El error de contratar sin definir el puesto
Muchas empresas publican ofertas antes de aclarar funciones. Buscan “alguien resolutivo”, “con ganas” o “que encaje”, pero no han definido tareas, responsabilidades, horario, nivel de autonomía, herramientas, riesgos del puesto ni criterios de éxito.
Si el puesto está mal definido, la entrevista será débil y la incorporación será confusa.
Antes de buscar candidatos, hay que crear una ficha sencilla: misión del puesto, funciones principales, competencias necesarias, experiencia mínima, condiciones reales y riesgos de adaptación.
Ajuste persona-puesto
No se trata de encontrar a la mejor persona en abstracto. Se trata de encontrar a la persona adecuada para ese puesto, en esa empresa y con ese mando.
Un candidato puede ser excelente técnicamente y no encajar con el ritmo, la autonomía o el tipo de cliente. Otro puede tener menos experiencia, pero aprender rápido y adaptarse mejor.
El ajuste persona-puesto reduce rotación y mejora rendimiento.
Entrevistas con criterio
Una entrevista útil debe preguntar por conductas pasadas y situaciones concretas. En lugar de “¿eres organizado?”, conviene preguntar: “Cuéntame una situación en la que tuviste que gestionar varias prioridades a la vez. ¿Qué hiciste?”.
También conviene explicar el puesto con realismo. Vender una imagen falsa genera decepción y salida temprana.

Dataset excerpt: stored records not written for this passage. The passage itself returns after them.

--- flow/run.sh ---
#!/bin/bash
# OpenROAD 26Q1-2900-gdf79404cd8, Yosys 0.63+post, stock flow scripts
make -C /OpenROAD-flow-scripts/flow DESIGN_CONFIG=/design/flow/config.mk WORK_HOME=/design/flow/orfs finish
--- flow/config.mk ---
export PLATFORM = sky130hd
export DESIGN_NAME = cu
export DESIGN_NICKNAME = cu
export VERILOG_FILES = /design/flow/design.v
export SDC_FILE = /design/flow/constraint.sdc
export NUM_CORES = 4
export LEC_CHECK = 1
export CORE_AREA = 10 10 77 77
export DIE_AREA = 0 0 87 87
--- flow/constraint.sdc ---
current_design cu

set clk_period 2.1
set clk_io_pct 0.2

create_clock -name clk0 -period $clk_period

set non_clock_inputs [all_inputs -no_clocks]
set_input_delay [expr $clk_period * $clk_io_pct] -clock clk0 $non_clock_inputs
set_output_delay [expr $clk_period * $clk_io_pct] -clock clk0 [all_outputs]
--- flow/design.v ---
module cu(
	input clk,
	input rst,
	input [2:0] funct3,
	input [6:0] funct7,
	input [6:0] opcode,
	input [3:0] State,
	output reg cu_IRwrite,
	output reg cu_Regwrite,
	output reg cu_MemWrite,
	output reg cu_MemRead,
	output reg [1:0] cu_Mem2Reg,
	output reg cu_PCwrite,
	output reg [1:0] cu_PCsrc,
	output reg [1:0] cu_ALUsrcA,
	output reg [2:0] cu_ALUsrcB,
	output reg [3:0] alu_op,
	output reg cu_Branch,
	output reg [3:0] Next_State
	);
	reg [1:0] cu_ALUop;
	parameter SW_op = 		7'b0100011;
	parameter JALR_op = 	7'b1100111;
	parameter LW_op = 		7'b0000011;
	parameter Itype_op = 	7'b0010011;
	parameter Rtype_op = 	7'b0110011;
	parameter JAL_op = 		7'b1101111;
	parameter Btype_op = 	7'b1100011;
	parameter LUI_op = 		7'b0110111;
	parameter AUIPC_op = 	7'b0010111;
	always @( * ) begin
		if (rst) begin
			cu_IRwrite = 1'b0;
			cu_Regwrite = 1'b0; cu_Mem2Reg = 2'b00;
			cu_MemWrite = 1'b0;	cu_MemRead = 1'b0;
			cu_PCwrite = 1'b0;	cu_PCsrc = 2'b00;  cu_Branch = 1'b0;
			cu_ALUsrcA = 2'b00;	cu_ALUsrcB = 3'b000; cu_ALUop = 2'b00;
			Next_State = 4'd0;
			end
		else begin
			case (State)
				4'd0: begin
					cu_IRwrite = 1'b1;
					cu_Regwrite = 1'b0; cu_Mem2Reg = 2'b00;
					cu_MemWrite = 1'b0;	cu_MemRead = 1'b0;
					cu_PCwrite = 1'b1;	cu_PCsrc = 2'b00;  cu_Branch = 1'b0;
					cu_ALUsrcA = 2'b01;	cu_ALUsrcB = 3'b001; cu_ALUop = 2'b00;
					Next_State = 4'd1;
				end
				4'd1: begin
					cu_IRwrite = 1'b0;
					cu_Regwrite = 1'b0; cu_Mem2Reg = 2'b00;
					cu_MemWrite = 1'b0;	cu_MemRead = 1'b0;
					cu_PCwrite = 1'b0;	cu_PCsrc = 2'b00;  cu_Branch = 1'b0;
					cu_ALUsrcA = 2'b00;	cu_ALUsrcB = 3'b000; cu_ALUop = 2'b00;
					case(opcode)
						Rtype_op: Next_State = 4'd2;
						Itype_op: Next_State = 4'd4;
						JALR_op:  Next_State = 4'd4;
						Btype_op: Next_State = 4'd5;
						JAL_op:	  Next_State = 4'd6;
						SW_op: 	  Next_State = 4'd7;
						LW_op:	  Next_State = 4'd7;
						LUI_op:	  Next_State = 4'd11;
						default: Next_State = 4'd0;
					endcase
				end
				4'd2: begin
					cu_IRwrite = 1'b0;
					cu_Regwrite = 1'b0; cu_Mem2Reg = 2'b00;
					cu_MemWrite = 1'b0;	cu_MemRead = 1'b0;
					cu_PCwrite = 1'b0;	cu_PCsrc = 2'b00;  cu_Branch = 1'b0;
					cu_ALUsrcA = 2'b00;	cu_ALUsrcB = 3'b000; cu_ALUop = 2'b01;
					Next_State = 4'd3;
				end
				4'd3: begin
					cu_IRwrite = 1'b0;
					cu_Regwrite = 1'b1;
					cu_MemWrite = 1'b0;	cu_MemRead = 1'b0;
					cu_Branch = 1'b0;
					cu_ALUsrcA = 2'b00;	cu_ALUsrcB = 3'b000; cu_ALUop = 2'b00;
					Next_State = 0;
					if (opcode==JALR_op) begin
						cu_PCwrite = 1;
						cu_PCsrc = 2'b11;
						cu_Mem2Reg = 2'b10;
					end
					else begin
						cu_PCwrite = 0;
						cu_PCsrc = 0;
						cu_Mem2Reg = 2'b00;
					end
				end
				4'd4: begin
					cu_IRwrite = 1'b0;
					cu_Regwrite = 1'b0; cu_Mem2Reg = 2'b00;
					cu_MemWrite = 1'b0;	cu_MemRead = 1'b0;
					cu_PCwrite = 1'b0;	cu_PCsrc = 2'b00;  cu_Branch = 1'b0;
					cu_ALUsrcA = 2'b00;	cu_ALUsrcB = 3'b010; cu_ALUop = 2'b10;
					Next_State = 3;
				end
				4'd5: begin
					cu_IRwrite = 1'b0;
					cu_Regwrite = 1'b0; cu_Mem2Reg = 2'b00;
					cu_MemWrite = 1'b0;	cu_MemRead = 1'b0;
					cu_PCwrite = 1'b0;	cu_PCsrc = 2'b01;  cu_Branch = 1'b1;
					cu_ALUsrcA = 2'b00;	cu_ALUsrcB = 3'b000; cu_ALUop = 2'b11;
					Next_State = 0;
				end
				4'd6: begin
					cu_IRwrite = 1'b0;
					cu_Regwrite = 1'b1; cu_Mem2Reg = 2'b10;
					cu_MemWrite = 1'b0;	cu_MemRead = 1'b0;
					cu_PCwrite = 1'b1;	cu_PCsrc = 2'b10;  cu_Branch = 1'b0;
					cu_ALUsrcA = 2'b00;	cu_ALUsrcB = 3'b000; cu_ALUop = 2'b00;
					Next_State = 0;
				end
				4'd7: begin
					cu_IRwrite = 1'b0;
					cu_Regwrite = 1'b0; cu_Mem2Reg = 2'b00;
					cu_MemWrite = 1'b0;	cu_MemRead = 1'b0;
					cu_PCwrite = 1'b0;	cu_PCsrc = 2'b10;  cu_Branch = 1'b0;
					cu_ALUsrcA = 2'b00;	  cu_ALUop = 2'b00;
					case(opcode)
						SW_op: begin
							Next_State = 4'd8;
							cu_ALUsrcB = 3'b011;
						end
						LW_op: begin
							Next_State = 4'd9;
							cu_ALUsrcB = 3'b010;
						end
						default: begin
							Next_State = 4'd0;
							cu_ALUsrcB = 3'b000;
						end
					endcase
				end
				4'd8: begin
					cu_IRwrite = 1'b0;
					cu_Regwrite = 1'b0; cu_Mem2Reg = 2'b01;
					cu_MemWrite = 1'b1;	cu_MemRead = 1'b0;
					cu_PCwrite = 1'b0;	cu_PCsrc = 2'b10;  cu_Branch = 1'b0;
					cu_ALUsrcA = 2'b00;	cu_ALUsrcB = 3'b011; cu_ALUop = 2'b00;
					Next_State = 0;
				end
				4'd9: begin
					cu_IRwrite = 1'b0;
					cu_Regwrite = 1'b0; cu_Mem2Reg = 2'b00;
					cu_MemWrite = 1'b0;	cu_MemRead = 1'b1;
					cu_PCwrite = 1'b0;	cu_PCsrc = 2'b10;  cu_Branch = 1'b0;
					cu_ALUsrcA = 2'b00;	cu_ALUsrcB = 3'b000; cu_ALUop = 2'b00;
					Next_State = 4'd10;
				end
				4'd10: begin
					cu_IRwrite = 1'b0;
					cu_Regwrite = 1'b1; cu_Mem2Reg = 2'b01;
					cu_MemWrite = 1'b0;	cu_MemRead = 1'b0;
					cu_PCwrite = 1'b0;	cu_PCsrc = 2'b10;  cu_Branch = 1'b0;
					cu_ALUsrcA = 2'b00;	cu_ALUsrcB = 3'b000; cu_ALUop = 2'b00;
					Next_State = 4'd0;
				end
				4'd11: begin
					cu_IRwrite = 1'b0;
					cu_Regwrite = 1'b0; cu_Mem2Reg = 2'b00;
					cu_MemWrite = 1'b0;	cu_MemRead = 1'b0;
					cu_PCwrite = 1'b0;	cu_PCsrc = 2'b00;  cu_Branch = 1'b0;
					cu_ALUsrcA = 2'b10;	cu_ALUsrcB = 3'b110; cu_ALUop = 2'b00;
					Next_State = 4'd3;
				end
				default: begin
					cu_IRwrite = 1'b0;
					cu_Regwrite = 1'b0; cu_Mem2Reg = 2'b00;
					cu_MemWrite = 1'b1;	cu_MemRead = 1'b0;
					cu_PCwrite = 1'b0;	cu_PCsrc = 2'b00;  cu_Branch = 1'b0;
					cu_ALUsrcA = 2'b00;	cu_ALUsrcB = 2'b00; cu_ALUop = 2'b00;
					Next_State = 4'd0;
				end
			endcase
			case(cu_ALUop)
				2'b00: alu_op = 4'b0010;
				2'b01: case({funct3, funct7})
					{3'b000, 7'b0000000}: alu_op = 4'b0010;
					{3'b000, 7'b0100000}: alu_op = 4'b0110;
					{3'b001, 7'b0000000}: alu_op = 4'b0100;
					{3'b010, 7'b0000000}: alu_op = 4'b0111;
					{3'b111, 7'b0000000}: alu_op = 4'b0000;
					default: 			  alu_op = 4'b0000;
				endcase
				2'b10: case(funct3)
					3'b000: alu_op = 4'b0010;
					3'b010: alu_op = 4'b0111;
					3'b001: alu_op = 4'b0100;
					default: alu_op = 4'b0000;
				endcase
				2'b11: case(funct3)
					3'b000: alu_op = 4'b0110;
					3'b001: alu_op = 4'b0110;
					3'b100: alu_op = 4'b0111;
					3'b101: alu_op = 4'b1111;
					3'b111: alu_op = 4'b0011;
					3'b110: alu_op = 4'b1011;
					default: alu_op = 4'b0110;
				endcase
				default: alu_op = 4'b0000;
			endcase
		end
	end
endmodule
==> qor.json <==
{
  "rows": 24,
  "unconstrained_endpoints": 8,
  "top_logic_kind": "simple AND/OR/NAND/NOR gates",
  "vdd.ir_drop.worst_v": 0.0000626,
  "syn-mean-instance-area_sq_um": 6.26,
  "yosys_cells": 108,
  "endpoints_failing_setup": 0,
  "holdCritStartpoint": "opcode[1]",
  "critical_path.max_fanout": 5,
  "grt_max_degree": 15,
  "die_x_extent_um": 87,
  "worst_setup_path_start_kind": "primary input",
  "detailroute.via_count": 1091,
  "synth_top_area_share": 0.0889,
  "endpoint_kind": "output port",
  "post_drt_antenna_nets": 0,
  "die_span_in_y_um": 87,
  "fp.coreArea_sq_um": 4350,
  "port-buffer-count": 45,
  "detail_route.vias_per_cell": 4.60,
  "unclocked_regs": 4,
  "layout_top_cell": "sky130_fd_sc_hd__buf_4",
  "avgRoutedWirePerCell_um": 13.3,
  "cp.arrival_ps": 1610,
  "critical_path_class": "in -> out",
  "status": "finished clean",
  "timing.final.crit_period_ps": 2030,
  "yosys-top-cells-area": "sky130_fd_sc_hd__dlxtn_1, sky130_fd_sc_hd__nor2_1, sky130_fd_sc_hd__a21oi_1",
  "min-delay-path-class": "in -> out",
  "setup_ws_ps": 65.4,
  "dp_worst_setup_slack_ps": -662,
  "floorplan.core_util": 0.155,
  "worst_slew_pin_slew_ps": 321,
  "largest_area_cell": "sky130_fd_sc_hd__dlxtn_1",
  "first_global_vias": 1083,
  "achievable-frequency_ghz": 0.491,
  "timing.critical_path.from": "State[1]",
  "synthesis.yosys.warnings": 1,
  "final-hold-violation-count": 0,
  "dp_hpwl_um": 2490,
  "largest_reg_flops": 4,
  "whs_ps": 1310,
  "gp_congestion": 0.871,
  "yosysUniqueCellTypes": 38,
  "ioPinCount": 46,
  "chipArea_sq_um": 7570,
  "timing_max_transition_violations_final": 0,
  "required_ps": 1680,
  "syn-cell-area_sq_um": 676,
  "total_detailed_routing_wirelength_um": 3150,
  "synthesis_stage_register_bit_count": 4,
  "post_cts_hold_buffer_count": 0,
  "area_growth_syn_to_layout_pct": 128,
  "dr.pass1.iters": 4,
  "share_of_cells_above_drive_strength_1": 0.384,
  "grt_antenna_before_repair": 0,
  "globalRoute.totalOverflow": 0,
  "yosys.area_share.xor_xnor": 0.0389,
  "cellLeakagePower_nw": 0.758,
  "timing.setup.tns_ps": 0,
  "timing.slew.headroom": 0.784,
  "layout_top_cells": "sky130_fd_sc_hd__buf_4, sky130_fd_sc_hd__clkdlybuf4s50_1, sky130_fd_sc_hd__nor2_1",
  "fa_ha_area_frac": 0,
  "placed_instances": 225,
  "post_synth_inst_count": 108,
  "drt_first_iter_violations": 86,
  "pwr_density_cell_nw_per_um2": 145,
  "route.detailed.drc": 0,
  "synthSimpleGateAreaFrac": 0.448,
  "num_antenna_cells": 0,
  "warnings": 34,
  "max-cap-violations": 0,
  "post-layout-total-power_w": 0.000223,
  "synth.yosys.chip_area_sq_um": 676,
  "final_min_period_over_clock_period": 0.969,
  "synth.cellmix.compoundShare": 0.330,
  "global_route_wire_length_before_repair_um": 5070,
  "layoutNonFillerInstCount": 237,
  "grt_usage": 0.0777,
  "mux_area_fraction": 0
}
## metal layers
layer | GRT usage | routed length (um)
met5 | 0 | 0
met4 | 0 | 0
met3 | 0.0217 | 301
met2 | 0.127 | 1420
met1 | 0.105 | 1430
## report_power, final
| part | switching [W] | internal (W) | total (W) |
|---|---|---|---|
| clock | 0 | 0 | 0 |
| sequential | 0.000000353 | 0.00000429 | 0.00000465 |
| combinational | 0.000100 | 0.000118 | 0.000219 |
| total | 0.000101 | 0.000123 | 0.000223 |
## critical path, cell delays in order
cell                              delay (ps)
sky130_fd_sc_hd__buf_2                   130
sky130_fd_sc_hd__buf_4                   150
sky130_fd_sc_hd__inv_1                    80
sky130_fd_sc_hd__nand2_2                  90
sky130_fd_sc_hd__nor3_4                  180
sky130_fd_sc_hd__buf_4                   120
sky130_fd_sc_hd__clkdlybuf4s50_1         450
## metrics by stage
step,cell area [sq um],util
global route,1540,0.354
floorplan,676,-
detailed placement,1360,0.312
finish,1540,0.354
global placement,1360,0.312
CTS,1480,0.340
## cells by family after synthesis
kind of cell | after synthesis
compound gates | 35
latches | 4
xor+xnor | 3
buf+inv | 13
simple gates | 53
## area by class of cell
class,instances,area [sq um]
Sequential cell,4,60.1
Timing Repair Buffer,86,753
Inverter,4,15.0
Fill cell,424,2810
Multi-Input combinational cell,91,649
Tap cell,52,65.1
## cells in the mapped netlist, drive strengths merged
cell type  count
nor4b          1
and2           4
o31ai          4
nand4          3
a22oi          1
a2bb2oi        1
a31oi          1
o41ai          1
xor2           2
buf            6
o21ai          9
a41oi          1
nand4b         1
o32ai          1
nor2          15
clkbuf         3
a21oi         10
dlxtn          4
and4b          1
nor3           8
and4bb         1
nand3          1
nand2b         3
nor4           4
xnor2          1
nor2b          3
nor3b          1
a21boi         1
a211o          2
inv            4
a211oi         2
or4b           1
nand2          6
a311oi         1
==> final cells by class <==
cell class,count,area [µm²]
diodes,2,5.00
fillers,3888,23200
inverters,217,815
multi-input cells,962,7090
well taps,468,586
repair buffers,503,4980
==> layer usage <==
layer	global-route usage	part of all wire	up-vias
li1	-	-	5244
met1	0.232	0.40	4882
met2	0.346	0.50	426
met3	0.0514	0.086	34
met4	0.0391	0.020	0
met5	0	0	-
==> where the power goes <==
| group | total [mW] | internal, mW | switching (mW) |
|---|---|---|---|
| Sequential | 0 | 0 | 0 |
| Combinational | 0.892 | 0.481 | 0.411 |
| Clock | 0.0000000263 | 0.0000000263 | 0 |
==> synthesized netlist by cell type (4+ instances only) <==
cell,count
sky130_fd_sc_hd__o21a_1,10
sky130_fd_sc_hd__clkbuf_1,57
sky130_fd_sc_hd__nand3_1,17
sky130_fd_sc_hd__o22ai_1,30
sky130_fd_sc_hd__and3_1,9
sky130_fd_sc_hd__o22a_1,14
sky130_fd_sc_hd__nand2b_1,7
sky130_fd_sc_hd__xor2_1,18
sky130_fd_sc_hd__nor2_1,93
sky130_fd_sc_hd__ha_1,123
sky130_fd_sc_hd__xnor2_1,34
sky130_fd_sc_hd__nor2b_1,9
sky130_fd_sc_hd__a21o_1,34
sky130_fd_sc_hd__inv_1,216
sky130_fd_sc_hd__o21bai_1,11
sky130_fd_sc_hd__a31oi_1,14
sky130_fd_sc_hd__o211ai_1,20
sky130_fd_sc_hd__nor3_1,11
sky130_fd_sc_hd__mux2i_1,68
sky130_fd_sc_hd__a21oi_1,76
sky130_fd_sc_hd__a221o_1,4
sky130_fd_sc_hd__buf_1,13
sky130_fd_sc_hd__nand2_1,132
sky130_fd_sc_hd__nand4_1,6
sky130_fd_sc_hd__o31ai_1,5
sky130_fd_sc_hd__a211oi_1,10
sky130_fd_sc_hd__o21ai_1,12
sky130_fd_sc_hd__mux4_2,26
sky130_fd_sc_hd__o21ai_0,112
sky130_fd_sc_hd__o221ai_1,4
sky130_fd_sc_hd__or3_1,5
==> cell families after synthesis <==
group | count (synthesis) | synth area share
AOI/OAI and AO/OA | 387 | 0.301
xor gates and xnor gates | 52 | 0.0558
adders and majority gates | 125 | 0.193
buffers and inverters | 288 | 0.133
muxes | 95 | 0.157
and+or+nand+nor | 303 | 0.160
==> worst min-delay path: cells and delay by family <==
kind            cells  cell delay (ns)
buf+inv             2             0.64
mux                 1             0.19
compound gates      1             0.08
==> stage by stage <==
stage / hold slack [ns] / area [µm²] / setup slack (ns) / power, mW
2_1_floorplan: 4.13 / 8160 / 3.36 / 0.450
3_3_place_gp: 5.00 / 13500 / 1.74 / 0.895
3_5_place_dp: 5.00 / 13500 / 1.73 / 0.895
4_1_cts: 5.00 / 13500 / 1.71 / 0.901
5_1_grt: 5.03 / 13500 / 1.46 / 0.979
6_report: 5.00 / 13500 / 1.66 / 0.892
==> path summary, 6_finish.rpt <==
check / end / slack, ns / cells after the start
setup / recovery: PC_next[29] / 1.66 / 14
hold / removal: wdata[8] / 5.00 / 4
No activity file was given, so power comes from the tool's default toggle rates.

La entrevista no debe ser una conversación agradable sin estructura. Debe permitir comparar candidatos con los mismos criterios.
Señales de riesgo
Hay señales que no deben ignorarse: contradicciones importantes, falta de ejemplos concretos, desprecio hacia trabajos anteriores, expectativas incompatibles con el puesto, rigidez excesiva o incapacidad para reconocer errores.
También hay señales internas: contratar con prisa, bajar demasiado el estándar, ocultar dificultades del puesto o no involucrar al mando que recibirá a la persona.
La incorporación también forma parte de la selección
La contratación no termina con la firma. Los primeros días confirman si la decisión fue correcta. Por eso debe existir un plan de acogida: qué aprende la persona, quién la acompaña, qué objetivos tiene el primer mes y cuándo se revisa su adaptación.
Sin incorporación, incluso una buena contratación puede fracasar.